Genau um dieses Wort geht es, und das
Wort, das eine Welt erschafft. Wie damals am Anfang, als Gott sprach und es
wurde und siehe, es war sehr gut.
So auch jetzt sein Wort, das wachsen
lässt, das Neues werden lässt, das Menschen verändert und die Schöpfung jubeln
lässt.
Das ist kein Wort, das wir uns selber
sagen können: „Meine Gedanken sind nicht eure Gedanken….“ Sondern eines, dass
wir uns schenken lassen müssen.
Glücklich der Mensch, dem es gegeben
ist, im rechten Moment das rechte Wort zu sagen.

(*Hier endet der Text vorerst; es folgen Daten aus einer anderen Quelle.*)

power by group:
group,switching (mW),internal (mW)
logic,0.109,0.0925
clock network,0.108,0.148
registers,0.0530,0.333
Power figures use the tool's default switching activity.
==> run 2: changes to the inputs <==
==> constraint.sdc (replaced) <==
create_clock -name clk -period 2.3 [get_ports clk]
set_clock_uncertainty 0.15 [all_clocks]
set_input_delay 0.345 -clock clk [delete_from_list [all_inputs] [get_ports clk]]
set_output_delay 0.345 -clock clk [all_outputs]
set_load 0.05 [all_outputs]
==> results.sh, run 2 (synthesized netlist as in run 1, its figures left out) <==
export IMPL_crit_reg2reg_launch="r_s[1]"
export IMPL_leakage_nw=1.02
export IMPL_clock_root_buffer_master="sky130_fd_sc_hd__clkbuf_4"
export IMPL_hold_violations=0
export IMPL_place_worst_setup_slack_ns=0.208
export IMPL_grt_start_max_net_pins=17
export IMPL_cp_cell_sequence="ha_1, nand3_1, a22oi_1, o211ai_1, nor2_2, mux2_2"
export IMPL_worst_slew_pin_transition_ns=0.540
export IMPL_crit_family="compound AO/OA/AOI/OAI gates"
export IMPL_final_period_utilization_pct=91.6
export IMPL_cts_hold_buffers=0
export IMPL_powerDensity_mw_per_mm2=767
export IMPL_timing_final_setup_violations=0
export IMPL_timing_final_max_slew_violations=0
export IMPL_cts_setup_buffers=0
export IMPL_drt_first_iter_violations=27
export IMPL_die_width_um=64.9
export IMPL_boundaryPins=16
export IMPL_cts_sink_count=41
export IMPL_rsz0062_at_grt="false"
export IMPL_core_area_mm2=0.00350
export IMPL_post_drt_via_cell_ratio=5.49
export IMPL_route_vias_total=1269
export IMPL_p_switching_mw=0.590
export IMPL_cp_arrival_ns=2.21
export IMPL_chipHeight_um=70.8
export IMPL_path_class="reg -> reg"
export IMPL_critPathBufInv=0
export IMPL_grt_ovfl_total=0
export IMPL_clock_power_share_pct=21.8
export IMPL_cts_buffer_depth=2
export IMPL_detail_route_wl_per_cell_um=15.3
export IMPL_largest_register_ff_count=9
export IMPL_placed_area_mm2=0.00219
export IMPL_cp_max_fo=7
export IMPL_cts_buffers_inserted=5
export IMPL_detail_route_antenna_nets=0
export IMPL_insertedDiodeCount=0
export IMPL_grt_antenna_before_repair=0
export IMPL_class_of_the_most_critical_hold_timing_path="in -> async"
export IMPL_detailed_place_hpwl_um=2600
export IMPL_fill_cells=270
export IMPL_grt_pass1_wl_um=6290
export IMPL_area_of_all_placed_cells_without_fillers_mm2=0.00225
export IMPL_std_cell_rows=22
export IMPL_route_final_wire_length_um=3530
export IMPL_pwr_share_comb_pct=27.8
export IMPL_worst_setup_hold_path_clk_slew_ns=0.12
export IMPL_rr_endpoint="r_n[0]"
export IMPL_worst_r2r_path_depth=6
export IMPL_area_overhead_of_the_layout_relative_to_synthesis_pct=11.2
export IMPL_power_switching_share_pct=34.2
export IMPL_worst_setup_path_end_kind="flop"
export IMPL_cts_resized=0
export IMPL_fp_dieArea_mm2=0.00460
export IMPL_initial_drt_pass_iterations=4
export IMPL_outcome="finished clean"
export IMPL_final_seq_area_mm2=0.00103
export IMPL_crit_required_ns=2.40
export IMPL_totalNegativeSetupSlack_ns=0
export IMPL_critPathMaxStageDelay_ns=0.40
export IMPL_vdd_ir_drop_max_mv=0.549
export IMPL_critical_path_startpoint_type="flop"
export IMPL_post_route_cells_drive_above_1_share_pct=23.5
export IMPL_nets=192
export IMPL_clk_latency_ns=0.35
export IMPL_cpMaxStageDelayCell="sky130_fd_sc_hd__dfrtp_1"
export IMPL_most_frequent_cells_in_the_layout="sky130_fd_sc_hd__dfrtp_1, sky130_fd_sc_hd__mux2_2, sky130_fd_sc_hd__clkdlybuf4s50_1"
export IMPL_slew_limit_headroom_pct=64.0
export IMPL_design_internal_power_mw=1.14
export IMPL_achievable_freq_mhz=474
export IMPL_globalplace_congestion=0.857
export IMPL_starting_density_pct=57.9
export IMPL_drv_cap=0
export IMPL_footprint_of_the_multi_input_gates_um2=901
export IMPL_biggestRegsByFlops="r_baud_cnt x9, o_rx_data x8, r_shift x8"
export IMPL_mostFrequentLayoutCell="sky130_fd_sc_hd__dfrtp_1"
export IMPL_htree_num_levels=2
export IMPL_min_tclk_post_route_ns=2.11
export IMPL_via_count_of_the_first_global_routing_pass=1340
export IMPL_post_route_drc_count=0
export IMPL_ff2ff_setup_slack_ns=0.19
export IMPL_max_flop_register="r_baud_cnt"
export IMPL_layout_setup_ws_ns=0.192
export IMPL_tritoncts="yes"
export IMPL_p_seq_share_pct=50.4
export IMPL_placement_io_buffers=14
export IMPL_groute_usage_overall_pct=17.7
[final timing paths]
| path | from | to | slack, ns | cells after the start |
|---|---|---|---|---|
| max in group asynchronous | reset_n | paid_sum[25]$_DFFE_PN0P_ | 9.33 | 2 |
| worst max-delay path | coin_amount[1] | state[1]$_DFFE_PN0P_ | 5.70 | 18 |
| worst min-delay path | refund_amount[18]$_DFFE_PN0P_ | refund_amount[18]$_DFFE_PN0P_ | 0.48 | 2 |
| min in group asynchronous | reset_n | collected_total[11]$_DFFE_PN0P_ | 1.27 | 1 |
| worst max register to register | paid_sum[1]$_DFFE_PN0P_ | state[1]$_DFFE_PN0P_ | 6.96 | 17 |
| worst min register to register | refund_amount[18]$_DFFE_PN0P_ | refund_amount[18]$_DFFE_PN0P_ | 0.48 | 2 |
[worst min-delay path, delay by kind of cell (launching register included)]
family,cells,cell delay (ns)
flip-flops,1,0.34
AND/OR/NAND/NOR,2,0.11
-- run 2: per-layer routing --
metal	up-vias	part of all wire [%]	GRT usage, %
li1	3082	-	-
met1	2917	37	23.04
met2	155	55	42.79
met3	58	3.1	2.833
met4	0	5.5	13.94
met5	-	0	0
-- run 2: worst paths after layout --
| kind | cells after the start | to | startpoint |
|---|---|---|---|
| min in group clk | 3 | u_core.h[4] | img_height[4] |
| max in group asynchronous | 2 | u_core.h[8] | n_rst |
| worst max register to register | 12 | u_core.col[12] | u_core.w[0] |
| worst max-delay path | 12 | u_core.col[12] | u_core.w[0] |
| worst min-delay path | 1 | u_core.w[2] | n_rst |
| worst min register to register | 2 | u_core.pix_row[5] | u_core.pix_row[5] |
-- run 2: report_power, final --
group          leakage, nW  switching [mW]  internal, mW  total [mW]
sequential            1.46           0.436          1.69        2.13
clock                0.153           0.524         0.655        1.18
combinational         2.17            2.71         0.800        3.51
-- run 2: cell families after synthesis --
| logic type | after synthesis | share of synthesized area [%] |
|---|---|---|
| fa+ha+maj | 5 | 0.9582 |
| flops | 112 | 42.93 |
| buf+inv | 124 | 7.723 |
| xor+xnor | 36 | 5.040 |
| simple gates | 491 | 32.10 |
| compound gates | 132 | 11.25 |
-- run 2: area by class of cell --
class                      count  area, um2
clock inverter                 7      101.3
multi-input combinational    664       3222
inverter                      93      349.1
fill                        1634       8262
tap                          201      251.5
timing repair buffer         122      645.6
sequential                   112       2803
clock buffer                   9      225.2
**config.mk**
```make
export PLATFORM = sky130hd
export DESIGN_NAME = pong_score_manager
export DESIGN_NICKNAME = d
export VERILOG_FILES = /design/src/rtl/pong_score_pkg.sv /design/src/rtl/pong_score_manager_score_counter.sv /design/src/rtl/pong_score_manager.sv
export SDC_FILE = /design/constraint.sdc
export NUM_CORES = 1
export LEC_CHECK = 0
export ABC_AREA = 1
export BUFFER_PORTS_ARGS = -buffer_cell sky130_fd_sc_hd__clkbuf_2
export CELL_PAD_IN_SITES_DETAIL_PLACEMENT = 1
export CELL_PAD_IN_SITES_GLOBAL_PLACEMENT = 2
export CORE_MARGIN = 5
export CORE_UTILIZATION = 25
export CTS_BUF_LIST = sky130_fd_sc_hd__clkbuf_4 sky130_fd_sc_hd__clkbuf_8 sky130_fd_sc_hd__clkbuf_16
export CTS_CLUSTER_SIZE = 28
export DETAILED_ROUTE_END_ITERATION = 12
export PLACE_DENSITY_LB_ADDON = 0.1
export SLEW_MARGIN = 30
export SYNTH_ARGS = -nofsm -noshare
export SYNTH_HDL_FRONTEND = slang
export SYNTH_HIERARCHICAL = 1
export SYNTH_SLANG_ARGS = --single-unit
```
**constraint.sdc**
```tcl
create_clock -name clk -period 1.86 [get_ports clk]
set_input_delay 0.372 -clock clk [delete_from_list [all_inputs] [get_ports clk]]
set_output_delay 0.372 -clock clk [all_outputs]
set_load 0.01 [all_outputs]
```
**src/rtl/pong_score_pkg.sv**
```systemverilog
// Shared types and constants for the Pong score manager.
// State encoding and the two-bit player code used for both the point
// pulse (increaseScore) and the latched match winner.
package pong_score_pkg;

   // Match flow: wait for the ball to be in play, play a rally, or hold
   // a decided match until a new one is requested.
   typedef enum logic [1:0] {
      SERVE      = 2'd0,
      PLAY       = 2'd1,
      MATCH_OVER = 2'd2
   } state_t;

   // Player codes, shared by the point pulse and the winner output.
   localparam logic [1:0] PT_NONE = 2'b00;
   localparam logic [1:0] PT_P1   = 2'b01;
   localparam logic [1:0] PT_P2   = 2'b10;

endpackage

```
**src/rtl/pong_score_manager_score_counter.sv**
```systemverilog
// Saturating score register for one player.
// inc adds one unless the score already sits at MAX_SCORE; clr and reset
// return it to zero. at_max tells the caller the next increment will not
// change the value, so the caller can compute the post-increment score
// without waiting for the register to update.
module score_counter #(
   parameter int SCORE_W   = 7,
   parameter int MAX_SCORE = 99
) (
   input  logic               clk,
   input  logic               reset,
   input  logic               inc,
   input  logic               clr,
   output logic [SCORE_W-1:0] score,
   output logic               at_max
);

   localparam logic [SCORE_W-1:0] MAX_V = SCORE_W'(MAX_SCORE);

   assign at_max = (score == MAX_V);

   // Score register: clear wins over increment; increments stop at MAX_V.
   always_ff @(posedge clk) begin
      if (reset || clr) begin
         score <= '0;
      end else if (inc && !at_max) begin
         score <= score + SCORE_W'(1);
      end
   end

endmodule

```
**src/rtl/pong_score_manager.sv**
```systemverilog
// Two-player Pong score manager.
// Watches the signed ball X coordinate, awards one point per exit past
// either boundary, saturates scores, detects the match winner and then
// freezes until new_match. After every point the ball must be seen back
// inside the field once (SERVE) before another point can be scored, so a
// ball resting outside the field is counted only once.
//
// Optional feature macro: WIN_BY_TWO_EN. When defined, a win also needs
// a two-point lead; reaching MAX_SCORE still wins unconditionally.
//
// state_dbg mirrors the FSM state register for observation.
module pong_score_manager
   import pong_score_pkg::*;
#(
   parameter int BALL_X_W  = 11,
   parameter int X_MIN     = 0,
   parameter int X_MAX     = 639,
   parameter int SCORE_W   = 7,
   parameter int MAX_SCORE = 99,
   parameter int WIN_SCORE = 11
) (
   input  logic                       clk,
   input  logic                       reset,
   input  logic signed [BALL_X_W-1:0] ball_x,
   input  logic                       new_match,
   output logic [1:0]                 increaseScore,
   output logic [SCORE_W-1:0]         score1,
   output logic [SCORE_W-1:0]         score2,
   output logic [1:0]                 winner,
   output logic                       match_over,
   output logic                       serve_req,
   output logic [1:0]                 state_dbg
);

   localparam logic signed [BALL_X_W-1:0] X_MIN_V = BALL_X_W'(X_MIN);
   localparam logic signed [BALL_X_W-1:0] X_MAX_V = BALL_X_W'(X_MAX);
   localparam logic [SCORE_W-1:0]         MAX_V   = SCORE_W'(MAX_SCORE);
   localparam logic [SCORE_W-1:0]         WIN_V   = SCORE_W'(WIN_SCORE);

   state_t state, state_nxt;
   logic [1:0] pulse_nxt;
   logic [1:0] winner_nxt;
   logic       inc1, inc2, clr;
   logic       at_max1, at_max2;

   // Boundary tests are signed, so a negative coordinate is a left exit.
   logic exit_left, exit_right, in_bounds;
   assign exit_left  = (ball_x < X_MIN_V);
   assign exit_right = (ball_x > X_MAX_V);
   assign in_bounds  = !exit_left && !exit_right;

   // Score each player would hold if they scored on this edge.
   logic [SCORE_W-1:0] s1_new, s2_new;
   assign s1_new = at_max1 ? score1 : score1 + SCORE_W'(1);
   assign s2_new = at_max2 ? score2 : score2 + SCORE_W'(1);

   // Lead requirement: two points over the opponent, or none at all.
   logic lead1, lead2;
`ifdef WIN_BY_TWO_EN
   assign lead1 = ({1'b0, s1_new} >= ({1'b0, score2} + (SCORE_W+1)'(2)));
   assign lead2 = ({1'b0, s2_new} >= ({1'b0, score1} + (SCORE_W+1)'(2)));
`else
   assign lead1 = 1'b1;
   assign lead2 = 1'b1;
`endif

   // Reaching MAX_SCORE always decides the match, which bounds deuce play.
   logic win1, win2;
   assign win1 = ((s1_new >= WIN_V) && lead1) || (s1_new == MAX_V);
   assign win2 = ((s2_new >= WIN_V) && lead2) || (s2_new == MAX_V);

   score_counter #(
      .SCORE_W   (SCORE_W),
      .MAX_SCORE (MAX_SCORE)
   ) u_score1 (
      .clk    (clk),
      .reset  (reset),
      .inc    (inc1),
      .clr    (clr),
      .score  (score1),
      .at_max (at_max1)
   );

   score_counter #(
      .SCORE_W   (SCORE_W),
      .MAX_SCORE (MAX_SCORE)
   ) u_score2 (
      .clk    (clk),
      .reset  (reset),
      .inc    (inc2),
      .clr    (clr),
      .score  (score2),
      .at_max (at_max2)
   );

   // Next-state, point and winner decisions; new_match overrides scoring.
   always_comb begin
      state_nxt  = state;
      pulse_nxt  = PT_NONE;
      winner_nxt = winner;
      inc1       = 1'b0;
      inc2       = 1'b0;
      clr        = 1'b0;
      if (new_match) begin
         clr        = 1'b1;
         winner_nxt = PT_NONE;
         state_nxt  = SERVE;
      end else begin
         case (state)
            SERVE: begin
               if (in_bounds) begin
                  state_nxt = PLAY;
               end
            end
            PLAY: begin
               if (exit_left) begin
                  inc1      = 1'b1;
                  pulse_nxt = PT_P1;
                  if (win1) begin
                     winner_nxt = PT_P1;
                     state_nxt  = MATCH_OVER;
                  end else begin
                     state_nxt = SERVE;
                  end
               end else if (exit_right) begin
                  inc2      = 1'b1;
                  pulse_nxt = PT_P2;
                  if (win2) begin
                     winner_nxt = PT_P2;
                     state_nxt  = MATCH_OVER;
                  end else begin
                     state_nxt = SERVE;
                  end
               end
            end
            MATCH_OVER: begin
               state_nxt = MATCH_OVER;
            end
            default: begin
               state_nxt = SERVE;
            end
         endcase
      end
   end

   // State, point pulse and winner registers; reset overrides everything.
   always_ff @(posedge clk) begin
      if (reset) begin
         state         <= SERVE;
         increaseScore <= PT_NONE;
         winner        <= PT_NONE;
      end else begin
         state         <= state_nxt;
         increaseScore <= pulse_nxt;
         winner        <= winner_nxt;
      end
   end

   assign match_over = (state == MATCH_OVER);
   assign serve_req  = (state == SERVE);
   assign state_dbg  = state;

endmodule

```
--- src/rtl/encrypter.sv ---
// Frame encrypter: streams one PIXELS-byte frame from the plaintext RAM, XORs it with the key and writes the ciphertext to the same address.
// Optional feature macro: ENCRYPTER_ROLLING_KEY_EN (key rotates left by one after every byte written).
module encrypter #(
  parameter logic [7:0] KEY    = 8'hB3,
  parameter int         PIXELS = 30625,
  parameter int         ADDR_W = 15
) (
  input  logic              clk,
  input  logic              rst_n,
  input  logic              start,
  input  logic [7:0]        plain_data,
  output logic [ADDR_W-1:0] read_addr,
  output logic              read_en,
  output logic [7:0]        cipher_data,
  output logic [ADDR_W-1:0] write_addr,
  output logic              write_en,
  output logic              busy,
  output logic              done
);

  localparam logic [ADDR_W-1:0] LAST = ADDR_W'(PIXELS - 1);

  typedef enum logic [1:0] {IDLE, RUN, DRAIN, DONE} state_t;

  state_t            state_q, state_d;
  logic [ADDR_W-1:0] rd_addr_q, rd_addr_d;
  logic              rd_en_q, rd_en_d;
  logic              busy_q, busy_d;
  logic              done_q, done_d;

  logic              rd_v1_q, rd_v2_q;
  logic [ADDR_W-1:0] addr_p1_q;
  logic [7:0]        cipher_q;
  logic [ADDR_W-1:0] wr_addr_q;
  logic [7:0]        cur_key;

  always_ff @(posedge clk or negedge rst_n) begin
    if (!rst_n) begin
      state_q   <= IDLE;
      rd_addr_q <= '0;
      rd_en_q   <= 1'b0;
      busy_q    <= 1'b0;
      done_q    <= 1'b0;
    end else begin
      state_q   <= state_d;
      rd_addr_q <= rd_addr_d;
      rd_en_q   <= rd_en_d;
      busy_q    <= busy_d;
      done_q    <= done_d;
    end
  end

  always_comb begin
    state_d   = state_q;
    rd_addr_d = rd_addr_q;
    rd_en_d   = rd_en_q;
    busy_d    = busy_q;
    done_d    = 1'b0;
    unique case (state_q)
      IDLE: begin
        rd_addr_d = '0;
        rd_en_d   = 1'b0;
        busy_d    = 1'b0;
        if (start) begin
          state_d = RUN;
          rd_en_d = 1'b1;
          busy_d  = 1'b1;
        end
      end
      RUN: begin
        // The last address stays on the bus for its read cycle; it is never incremented past.
        if (rd_addr_q == LAST) begin
          state_d = DRAIN;
          rd_en_d = 1'b0;
        end else begin
          rd_addr_d = rd_addr_q + ADDR_W'(1);
        end
      end
      DRAIN: begin
        if (rd_v2_q && (wr_addr_q == LAST)) begin
          state_d   = DONE;
          busy_d    = 1'b0;
          done_d    = 1'b1;
          rd_addr_d = '0;
        end
      end
      DONE: begin
        state_d = IDLE;
      end
      default: state_d = IDLE;
    endcase
  end

`ifdef ENCRYPTER_ROLLING_KEY_EN
  logic [7:0] key_q;

  always_ff @(posedge clk or negedge rst_n) begin
    if (!rst_n) begin
      key_q <= '0;
    end else if ((state_q == IDLE) && start) begin
      key_q <= KEY;
    end else if (rd_v1_q) begin
      key_q <= {key_q[6:0], key_q[7]};
    end
  end

  assign cur_key = key_q;
`else
  assign cur_key = KEY;
`endif

  // Stage p1: RAM has sampled the address; stage p2: ciphertext and write strobe registered.
  always_ff @(posedge clk or negedge rst_n) begin
    if (!rst_n) begin
      rd_v1_q   <= 1'b0;
      rd_v2_q   <= 1'b0;
      addr_p1_q <= '0;
      cipher_q  <= '0;
      wr_addr_q <= '0;
    end else begin
      rd_v1_q   <= rd_en_q;
      addr_p1_q <= rd_addr_q;
      rd_v2_q   <= rd_v1_q;
      if (rd_v1_q) begin
        cipher_q  <= plain_data ^ cur_key;
        wr_addr_q <= addr_p1_q;
      end
    end
  end

  assign read_addr   = rd_addr_q;
  assign read_en     = rd_en_q;
  assign cipher_data = cipher_q;
  assign write_addr  = wr_addr_q;
  assign write_en    = rd_v2_q;
  assign busy        = busy_q;
  assign done        = done_q;

endmodule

Eines, das aufrichtet und
befreit.
Das zur Freude verhilft und zum
Frieden.
Das eine Welt erschafft, in der die
Berge und Hügel vor uns her frohlocken und alle Bäume auf dem Feld in die Hände
klatschen.
Ein Wort, das geschieht, dem HERRN
zum Ruhm und zum ewigen Zeichen für alle Welt.
Erbarme dich /
Herr /
meiner Leere /
Schenk mir /und allen denen, die sich danach sehnen
das Wort /
das eine Welt /
erschafft.
Herr /
meiner Leere /
Schenk mir /und allen denen, die sich danach sehnen
das Wort /
das eine Welt /
erschafft.
Amen.
Und der Friede Gottes, welcher höher
ist als alle Vernunft, bewahre unsere Herzen und Sinne in Christus Jesus. Amen.